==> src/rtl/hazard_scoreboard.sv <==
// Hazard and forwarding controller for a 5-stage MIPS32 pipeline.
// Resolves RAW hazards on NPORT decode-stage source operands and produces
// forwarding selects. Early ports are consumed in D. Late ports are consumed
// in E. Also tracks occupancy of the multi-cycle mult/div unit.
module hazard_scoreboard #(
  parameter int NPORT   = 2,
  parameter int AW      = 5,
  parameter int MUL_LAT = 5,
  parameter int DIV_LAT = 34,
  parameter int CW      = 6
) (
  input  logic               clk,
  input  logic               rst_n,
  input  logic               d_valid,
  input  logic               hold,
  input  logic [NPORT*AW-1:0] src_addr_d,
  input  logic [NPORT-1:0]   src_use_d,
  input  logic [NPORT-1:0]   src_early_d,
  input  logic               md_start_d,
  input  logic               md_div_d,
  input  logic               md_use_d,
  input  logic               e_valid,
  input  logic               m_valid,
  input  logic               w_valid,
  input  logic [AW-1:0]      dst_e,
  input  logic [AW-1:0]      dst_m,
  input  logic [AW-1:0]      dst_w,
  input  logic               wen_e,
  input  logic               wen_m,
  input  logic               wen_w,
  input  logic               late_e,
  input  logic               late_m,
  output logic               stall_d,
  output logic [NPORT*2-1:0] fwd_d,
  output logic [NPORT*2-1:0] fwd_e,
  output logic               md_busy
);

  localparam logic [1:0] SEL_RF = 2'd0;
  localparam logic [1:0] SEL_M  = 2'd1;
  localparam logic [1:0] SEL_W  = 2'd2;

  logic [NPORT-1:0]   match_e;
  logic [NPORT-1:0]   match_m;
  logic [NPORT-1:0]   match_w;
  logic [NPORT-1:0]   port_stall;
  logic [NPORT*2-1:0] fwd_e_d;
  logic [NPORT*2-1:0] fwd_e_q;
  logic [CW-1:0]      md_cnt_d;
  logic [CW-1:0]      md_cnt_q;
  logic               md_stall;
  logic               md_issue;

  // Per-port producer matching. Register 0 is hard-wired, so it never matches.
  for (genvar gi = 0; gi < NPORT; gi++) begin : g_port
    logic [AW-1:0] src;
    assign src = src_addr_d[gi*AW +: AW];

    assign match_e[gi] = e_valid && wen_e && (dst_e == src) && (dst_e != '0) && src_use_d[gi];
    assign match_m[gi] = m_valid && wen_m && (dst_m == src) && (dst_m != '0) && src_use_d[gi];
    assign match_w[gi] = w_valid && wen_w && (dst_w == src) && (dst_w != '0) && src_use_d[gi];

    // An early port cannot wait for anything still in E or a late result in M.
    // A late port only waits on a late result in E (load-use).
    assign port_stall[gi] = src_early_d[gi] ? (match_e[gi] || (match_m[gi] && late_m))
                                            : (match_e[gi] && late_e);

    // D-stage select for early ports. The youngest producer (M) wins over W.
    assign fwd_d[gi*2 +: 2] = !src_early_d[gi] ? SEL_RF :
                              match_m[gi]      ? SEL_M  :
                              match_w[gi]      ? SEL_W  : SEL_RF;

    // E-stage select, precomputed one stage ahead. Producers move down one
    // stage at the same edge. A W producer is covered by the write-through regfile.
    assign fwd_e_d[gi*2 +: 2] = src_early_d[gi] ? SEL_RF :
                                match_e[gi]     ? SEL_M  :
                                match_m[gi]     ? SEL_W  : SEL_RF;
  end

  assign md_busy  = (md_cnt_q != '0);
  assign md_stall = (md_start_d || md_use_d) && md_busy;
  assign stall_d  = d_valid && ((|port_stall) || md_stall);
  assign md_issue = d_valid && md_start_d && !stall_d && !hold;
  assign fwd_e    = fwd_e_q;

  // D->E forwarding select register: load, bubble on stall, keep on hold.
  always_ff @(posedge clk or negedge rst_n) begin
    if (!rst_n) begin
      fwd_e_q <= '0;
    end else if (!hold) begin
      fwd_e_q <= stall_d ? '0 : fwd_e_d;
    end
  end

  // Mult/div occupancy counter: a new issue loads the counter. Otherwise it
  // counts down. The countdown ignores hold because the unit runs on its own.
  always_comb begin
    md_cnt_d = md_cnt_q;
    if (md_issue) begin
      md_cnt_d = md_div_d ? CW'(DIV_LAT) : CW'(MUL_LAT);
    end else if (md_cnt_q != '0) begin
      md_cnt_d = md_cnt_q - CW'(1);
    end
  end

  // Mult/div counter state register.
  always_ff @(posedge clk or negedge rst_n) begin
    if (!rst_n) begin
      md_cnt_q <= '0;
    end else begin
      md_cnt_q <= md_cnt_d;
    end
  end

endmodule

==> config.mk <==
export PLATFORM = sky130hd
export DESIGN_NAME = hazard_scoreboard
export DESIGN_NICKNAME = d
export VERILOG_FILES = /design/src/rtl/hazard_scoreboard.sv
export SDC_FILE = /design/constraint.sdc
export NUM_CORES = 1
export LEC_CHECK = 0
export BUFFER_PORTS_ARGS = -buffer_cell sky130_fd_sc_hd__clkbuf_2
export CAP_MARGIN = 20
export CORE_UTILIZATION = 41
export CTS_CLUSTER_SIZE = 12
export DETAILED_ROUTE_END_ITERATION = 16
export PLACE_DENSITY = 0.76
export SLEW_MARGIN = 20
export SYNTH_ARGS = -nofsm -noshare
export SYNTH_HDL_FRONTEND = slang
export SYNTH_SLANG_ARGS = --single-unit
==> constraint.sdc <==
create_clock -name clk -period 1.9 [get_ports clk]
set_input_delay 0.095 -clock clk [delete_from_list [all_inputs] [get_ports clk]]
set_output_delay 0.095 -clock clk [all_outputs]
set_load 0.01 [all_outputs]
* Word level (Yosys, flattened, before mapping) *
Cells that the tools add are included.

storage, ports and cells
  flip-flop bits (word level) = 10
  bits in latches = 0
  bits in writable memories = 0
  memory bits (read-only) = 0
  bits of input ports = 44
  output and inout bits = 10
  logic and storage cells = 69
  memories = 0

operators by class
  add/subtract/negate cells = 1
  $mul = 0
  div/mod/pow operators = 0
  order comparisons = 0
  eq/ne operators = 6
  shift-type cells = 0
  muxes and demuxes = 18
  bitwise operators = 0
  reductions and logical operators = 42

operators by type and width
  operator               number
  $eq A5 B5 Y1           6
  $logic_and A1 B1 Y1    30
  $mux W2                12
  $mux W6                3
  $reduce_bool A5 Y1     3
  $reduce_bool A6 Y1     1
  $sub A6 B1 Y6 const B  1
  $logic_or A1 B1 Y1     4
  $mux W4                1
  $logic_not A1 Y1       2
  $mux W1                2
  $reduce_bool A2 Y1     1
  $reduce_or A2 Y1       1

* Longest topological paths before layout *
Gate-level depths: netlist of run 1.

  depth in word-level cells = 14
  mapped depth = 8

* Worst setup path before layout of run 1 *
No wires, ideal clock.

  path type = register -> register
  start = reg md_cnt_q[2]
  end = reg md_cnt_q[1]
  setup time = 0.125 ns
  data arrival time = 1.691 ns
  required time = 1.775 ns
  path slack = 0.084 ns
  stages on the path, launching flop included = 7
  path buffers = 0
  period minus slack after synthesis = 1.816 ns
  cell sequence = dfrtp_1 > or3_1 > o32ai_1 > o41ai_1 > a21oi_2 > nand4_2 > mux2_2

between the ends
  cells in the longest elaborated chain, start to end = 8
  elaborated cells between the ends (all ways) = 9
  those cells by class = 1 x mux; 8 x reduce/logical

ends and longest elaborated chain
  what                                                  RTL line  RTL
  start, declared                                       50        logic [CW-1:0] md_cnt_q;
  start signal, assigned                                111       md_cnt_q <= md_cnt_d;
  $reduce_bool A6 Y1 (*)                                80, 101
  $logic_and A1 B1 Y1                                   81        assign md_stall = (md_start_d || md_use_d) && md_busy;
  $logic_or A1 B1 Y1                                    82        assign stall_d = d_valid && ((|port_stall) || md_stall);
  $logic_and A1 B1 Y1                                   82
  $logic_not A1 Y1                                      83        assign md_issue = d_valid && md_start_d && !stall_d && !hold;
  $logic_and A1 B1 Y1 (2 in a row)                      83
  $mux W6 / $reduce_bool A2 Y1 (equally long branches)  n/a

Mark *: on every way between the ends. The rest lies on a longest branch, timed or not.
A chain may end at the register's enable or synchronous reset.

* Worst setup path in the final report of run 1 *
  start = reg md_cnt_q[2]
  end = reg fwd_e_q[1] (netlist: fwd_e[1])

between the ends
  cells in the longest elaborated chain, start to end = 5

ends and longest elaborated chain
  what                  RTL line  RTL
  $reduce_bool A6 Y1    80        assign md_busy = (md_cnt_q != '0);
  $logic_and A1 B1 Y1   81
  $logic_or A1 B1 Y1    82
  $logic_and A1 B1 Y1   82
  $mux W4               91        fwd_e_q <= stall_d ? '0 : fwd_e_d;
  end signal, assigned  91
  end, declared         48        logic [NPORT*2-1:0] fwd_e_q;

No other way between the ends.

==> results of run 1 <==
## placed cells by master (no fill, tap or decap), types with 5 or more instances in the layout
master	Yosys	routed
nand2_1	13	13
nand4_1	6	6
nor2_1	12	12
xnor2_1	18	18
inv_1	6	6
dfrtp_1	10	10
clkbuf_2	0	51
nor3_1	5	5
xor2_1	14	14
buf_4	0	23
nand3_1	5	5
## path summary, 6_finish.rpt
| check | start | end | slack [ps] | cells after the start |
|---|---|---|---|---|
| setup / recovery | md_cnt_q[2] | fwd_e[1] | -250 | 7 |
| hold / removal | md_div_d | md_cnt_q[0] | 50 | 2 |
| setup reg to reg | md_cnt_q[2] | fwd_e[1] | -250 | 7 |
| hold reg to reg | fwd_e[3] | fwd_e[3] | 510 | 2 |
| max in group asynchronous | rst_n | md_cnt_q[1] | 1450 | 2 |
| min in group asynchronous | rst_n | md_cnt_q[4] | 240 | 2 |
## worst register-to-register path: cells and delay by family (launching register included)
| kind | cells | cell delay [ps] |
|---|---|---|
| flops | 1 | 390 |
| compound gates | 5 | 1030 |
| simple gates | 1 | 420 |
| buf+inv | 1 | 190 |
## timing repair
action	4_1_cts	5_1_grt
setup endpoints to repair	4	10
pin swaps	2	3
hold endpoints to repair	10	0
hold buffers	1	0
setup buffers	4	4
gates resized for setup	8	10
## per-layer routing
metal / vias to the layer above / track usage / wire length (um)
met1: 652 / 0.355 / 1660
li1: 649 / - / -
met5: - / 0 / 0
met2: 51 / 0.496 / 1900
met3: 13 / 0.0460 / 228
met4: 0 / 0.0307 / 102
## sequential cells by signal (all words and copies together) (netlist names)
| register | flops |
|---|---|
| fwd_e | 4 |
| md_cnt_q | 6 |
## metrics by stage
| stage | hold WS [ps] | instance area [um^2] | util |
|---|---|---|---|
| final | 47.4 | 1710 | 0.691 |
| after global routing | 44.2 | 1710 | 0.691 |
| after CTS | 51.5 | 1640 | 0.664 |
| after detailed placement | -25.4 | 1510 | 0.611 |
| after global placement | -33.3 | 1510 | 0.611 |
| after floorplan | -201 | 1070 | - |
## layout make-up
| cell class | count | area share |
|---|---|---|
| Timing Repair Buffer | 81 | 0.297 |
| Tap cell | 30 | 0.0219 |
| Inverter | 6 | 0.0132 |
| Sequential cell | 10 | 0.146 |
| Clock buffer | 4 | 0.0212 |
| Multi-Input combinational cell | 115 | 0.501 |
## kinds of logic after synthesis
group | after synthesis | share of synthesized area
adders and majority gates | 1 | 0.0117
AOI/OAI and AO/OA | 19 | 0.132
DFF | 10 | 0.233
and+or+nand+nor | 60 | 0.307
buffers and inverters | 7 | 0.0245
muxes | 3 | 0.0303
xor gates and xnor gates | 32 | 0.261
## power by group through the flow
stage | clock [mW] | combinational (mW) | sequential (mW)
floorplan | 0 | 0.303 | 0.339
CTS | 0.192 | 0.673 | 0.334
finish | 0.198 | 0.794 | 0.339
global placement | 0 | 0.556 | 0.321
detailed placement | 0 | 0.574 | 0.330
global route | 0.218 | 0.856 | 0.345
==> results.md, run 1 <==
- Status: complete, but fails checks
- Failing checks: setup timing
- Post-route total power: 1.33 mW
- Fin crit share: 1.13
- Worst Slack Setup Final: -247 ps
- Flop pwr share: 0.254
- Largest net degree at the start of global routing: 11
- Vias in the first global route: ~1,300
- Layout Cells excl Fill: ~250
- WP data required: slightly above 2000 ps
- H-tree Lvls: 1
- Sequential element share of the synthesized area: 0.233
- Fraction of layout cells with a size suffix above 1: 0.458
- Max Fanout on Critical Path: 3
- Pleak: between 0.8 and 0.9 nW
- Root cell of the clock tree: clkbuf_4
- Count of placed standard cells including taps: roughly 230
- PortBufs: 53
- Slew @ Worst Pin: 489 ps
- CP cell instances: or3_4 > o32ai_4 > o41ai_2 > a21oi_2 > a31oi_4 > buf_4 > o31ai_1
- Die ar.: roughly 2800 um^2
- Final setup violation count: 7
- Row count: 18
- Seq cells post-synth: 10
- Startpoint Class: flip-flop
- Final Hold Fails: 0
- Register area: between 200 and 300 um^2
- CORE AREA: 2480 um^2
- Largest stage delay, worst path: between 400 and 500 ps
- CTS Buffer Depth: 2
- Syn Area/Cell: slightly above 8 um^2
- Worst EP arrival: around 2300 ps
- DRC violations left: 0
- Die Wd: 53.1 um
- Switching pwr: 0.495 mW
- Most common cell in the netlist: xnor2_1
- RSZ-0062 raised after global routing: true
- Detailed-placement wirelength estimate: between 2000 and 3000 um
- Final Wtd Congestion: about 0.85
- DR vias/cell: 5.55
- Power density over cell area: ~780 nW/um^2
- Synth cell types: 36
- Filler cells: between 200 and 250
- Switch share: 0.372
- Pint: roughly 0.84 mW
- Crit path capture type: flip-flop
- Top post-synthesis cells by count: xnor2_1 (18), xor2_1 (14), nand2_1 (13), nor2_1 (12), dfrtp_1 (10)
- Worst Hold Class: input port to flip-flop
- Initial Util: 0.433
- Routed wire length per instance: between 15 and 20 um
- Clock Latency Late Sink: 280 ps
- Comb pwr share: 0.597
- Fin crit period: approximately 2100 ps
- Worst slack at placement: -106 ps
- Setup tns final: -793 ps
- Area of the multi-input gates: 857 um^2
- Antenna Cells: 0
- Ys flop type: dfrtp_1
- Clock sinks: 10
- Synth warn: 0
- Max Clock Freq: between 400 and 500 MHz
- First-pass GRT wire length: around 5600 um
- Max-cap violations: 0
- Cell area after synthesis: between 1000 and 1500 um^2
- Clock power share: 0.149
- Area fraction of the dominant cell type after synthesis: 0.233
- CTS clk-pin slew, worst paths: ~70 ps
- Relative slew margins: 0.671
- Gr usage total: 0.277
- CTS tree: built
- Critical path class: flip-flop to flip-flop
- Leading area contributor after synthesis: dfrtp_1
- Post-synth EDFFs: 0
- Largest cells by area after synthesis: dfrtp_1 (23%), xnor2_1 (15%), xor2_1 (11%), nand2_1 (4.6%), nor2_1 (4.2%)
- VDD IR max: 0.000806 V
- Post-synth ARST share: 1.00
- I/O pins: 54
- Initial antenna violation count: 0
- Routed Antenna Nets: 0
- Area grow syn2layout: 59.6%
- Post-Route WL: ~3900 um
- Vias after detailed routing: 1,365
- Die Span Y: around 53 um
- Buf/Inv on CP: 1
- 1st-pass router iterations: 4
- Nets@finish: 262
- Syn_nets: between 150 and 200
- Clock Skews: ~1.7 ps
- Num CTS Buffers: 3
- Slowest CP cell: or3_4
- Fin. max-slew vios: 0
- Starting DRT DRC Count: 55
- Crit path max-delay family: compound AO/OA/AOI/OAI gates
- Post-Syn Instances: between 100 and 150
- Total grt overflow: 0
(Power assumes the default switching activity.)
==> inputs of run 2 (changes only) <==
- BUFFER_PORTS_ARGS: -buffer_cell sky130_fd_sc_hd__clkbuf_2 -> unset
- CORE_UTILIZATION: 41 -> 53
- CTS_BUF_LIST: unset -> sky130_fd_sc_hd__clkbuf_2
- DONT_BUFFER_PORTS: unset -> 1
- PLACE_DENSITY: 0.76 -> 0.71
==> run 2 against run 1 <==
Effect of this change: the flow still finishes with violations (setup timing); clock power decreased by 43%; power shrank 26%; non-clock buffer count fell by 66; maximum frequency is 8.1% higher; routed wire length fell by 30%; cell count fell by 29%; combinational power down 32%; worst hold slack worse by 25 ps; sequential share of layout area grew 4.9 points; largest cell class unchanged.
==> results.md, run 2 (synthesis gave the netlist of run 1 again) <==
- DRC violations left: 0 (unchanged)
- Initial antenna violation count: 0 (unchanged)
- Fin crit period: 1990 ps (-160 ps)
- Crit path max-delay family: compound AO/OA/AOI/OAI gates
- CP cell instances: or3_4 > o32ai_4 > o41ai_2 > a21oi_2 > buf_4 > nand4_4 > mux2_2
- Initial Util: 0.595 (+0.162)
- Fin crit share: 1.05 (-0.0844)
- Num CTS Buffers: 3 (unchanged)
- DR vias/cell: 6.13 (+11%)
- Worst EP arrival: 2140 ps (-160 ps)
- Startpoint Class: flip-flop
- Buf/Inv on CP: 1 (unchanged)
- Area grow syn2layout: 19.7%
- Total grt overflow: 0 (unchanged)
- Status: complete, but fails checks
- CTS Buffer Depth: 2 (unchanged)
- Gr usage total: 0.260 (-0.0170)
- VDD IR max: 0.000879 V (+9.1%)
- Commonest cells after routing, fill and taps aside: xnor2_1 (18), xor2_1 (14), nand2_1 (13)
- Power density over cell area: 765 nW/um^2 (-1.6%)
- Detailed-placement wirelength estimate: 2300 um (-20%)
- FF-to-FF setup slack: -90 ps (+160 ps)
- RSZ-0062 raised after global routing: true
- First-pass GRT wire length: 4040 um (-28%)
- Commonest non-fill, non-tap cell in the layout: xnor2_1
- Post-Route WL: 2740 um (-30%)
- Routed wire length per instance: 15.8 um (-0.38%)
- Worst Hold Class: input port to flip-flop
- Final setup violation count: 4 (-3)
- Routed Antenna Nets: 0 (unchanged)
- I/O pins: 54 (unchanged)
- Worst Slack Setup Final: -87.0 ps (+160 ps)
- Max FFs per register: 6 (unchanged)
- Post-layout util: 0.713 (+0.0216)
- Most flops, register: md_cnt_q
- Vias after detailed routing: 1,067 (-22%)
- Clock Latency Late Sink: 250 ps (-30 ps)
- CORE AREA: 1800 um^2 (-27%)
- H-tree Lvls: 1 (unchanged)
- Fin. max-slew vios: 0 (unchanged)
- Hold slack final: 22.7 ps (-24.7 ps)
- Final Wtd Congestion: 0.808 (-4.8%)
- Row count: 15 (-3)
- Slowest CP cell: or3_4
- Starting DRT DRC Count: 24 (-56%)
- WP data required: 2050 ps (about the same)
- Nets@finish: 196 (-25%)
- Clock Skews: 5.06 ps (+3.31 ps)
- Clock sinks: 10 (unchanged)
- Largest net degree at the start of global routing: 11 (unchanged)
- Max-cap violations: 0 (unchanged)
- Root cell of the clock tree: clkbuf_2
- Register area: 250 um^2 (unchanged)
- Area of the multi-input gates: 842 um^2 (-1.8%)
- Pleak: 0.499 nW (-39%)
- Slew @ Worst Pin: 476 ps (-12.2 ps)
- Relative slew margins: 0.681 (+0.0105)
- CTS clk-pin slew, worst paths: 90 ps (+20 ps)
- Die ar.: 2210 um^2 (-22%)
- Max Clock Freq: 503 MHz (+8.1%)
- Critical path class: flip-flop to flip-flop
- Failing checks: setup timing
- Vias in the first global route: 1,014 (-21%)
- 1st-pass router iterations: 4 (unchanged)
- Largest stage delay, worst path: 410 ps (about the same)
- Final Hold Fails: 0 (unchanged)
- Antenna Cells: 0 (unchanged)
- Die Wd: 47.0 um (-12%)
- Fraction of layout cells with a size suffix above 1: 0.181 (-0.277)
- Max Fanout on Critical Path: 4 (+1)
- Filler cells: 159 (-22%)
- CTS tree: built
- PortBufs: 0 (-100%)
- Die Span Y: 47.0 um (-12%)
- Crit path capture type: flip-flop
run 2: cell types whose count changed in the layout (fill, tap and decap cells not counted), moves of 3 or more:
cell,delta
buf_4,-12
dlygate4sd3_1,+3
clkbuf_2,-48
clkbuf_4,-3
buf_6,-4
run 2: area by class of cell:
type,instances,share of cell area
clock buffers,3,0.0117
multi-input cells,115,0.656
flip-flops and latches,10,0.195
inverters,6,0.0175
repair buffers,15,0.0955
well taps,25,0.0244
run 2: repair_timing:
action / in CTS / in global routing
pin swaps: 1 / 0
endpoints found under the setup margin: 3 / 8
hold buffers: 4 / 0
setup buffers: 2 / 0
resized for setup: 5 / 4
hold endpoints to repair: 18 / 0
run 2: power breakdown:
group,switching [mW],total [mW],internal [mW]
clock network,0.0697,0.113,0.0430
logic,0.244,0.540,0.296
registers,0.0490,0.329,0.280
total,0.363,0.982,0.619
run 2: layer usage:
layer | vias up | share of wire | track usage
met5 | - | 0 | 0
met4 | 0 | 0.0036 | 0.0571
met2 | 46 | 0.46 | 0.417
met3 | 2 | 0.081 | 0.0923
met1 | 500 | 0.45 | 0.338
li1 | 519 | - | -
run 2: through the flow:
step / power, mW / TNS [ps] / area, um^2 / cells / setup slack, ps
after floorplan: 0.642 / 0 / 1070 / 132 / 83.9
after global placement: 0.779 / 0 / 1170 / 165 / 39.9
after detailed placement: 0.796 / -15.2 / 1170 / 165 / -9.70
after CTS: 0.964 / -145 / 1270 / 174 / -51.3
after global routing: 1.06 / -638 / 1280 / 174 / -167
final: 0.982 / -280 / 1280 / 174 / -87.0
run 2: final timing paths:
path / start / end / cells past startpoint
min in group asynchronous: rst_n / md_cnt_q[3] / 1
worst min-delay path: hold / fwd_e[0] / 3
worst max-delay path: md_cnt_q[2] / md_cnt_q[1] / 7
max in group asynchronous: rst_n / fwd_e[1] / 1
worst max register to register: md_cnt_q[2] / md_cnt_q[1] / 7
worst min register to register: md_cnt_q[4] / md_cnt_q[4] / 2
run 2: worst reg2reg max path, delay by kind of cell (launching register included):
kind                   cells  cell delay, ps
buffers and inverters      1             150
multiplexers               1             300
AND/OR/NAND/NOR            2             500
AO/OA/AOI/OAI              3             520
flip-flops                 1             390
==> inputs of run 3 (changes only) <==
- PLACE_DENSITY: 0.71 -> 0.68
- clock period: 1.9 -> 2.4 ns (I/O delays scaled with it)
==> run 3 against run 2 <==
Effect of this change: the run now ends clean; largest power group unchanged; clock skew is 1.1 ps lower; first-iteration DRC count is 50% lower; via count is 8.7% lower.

━━━━━━━━━━━━━━━━━━━━━━━━━━━━━━

**EXERCISE INSTRUCTIONS:**
Transcribe the lines above between the line holding "md_cnt_d = md_cnt_q;" and the line holding "md_cnt_q <= '0;", inclusive, exactly as they stand and with nothing added.

**TASK OUTPUT:**
    md_cnt_d = md_cnt_q;
    if (md_issue) begin
      md_cnt_d = md_div_d ? CW'(DIV_LAT) : CW'(MUL_LAT);
    end else if (md_cnt_q != '0) begin
      md_cnt_d = md_cnt_q - CW'(1);
    end
  end

  // Mult/div counter state register.
  always_ff @(posedge clk or negedge rst_n) begin
    if (!rst_n) begin
      md_cnt_q <= '0;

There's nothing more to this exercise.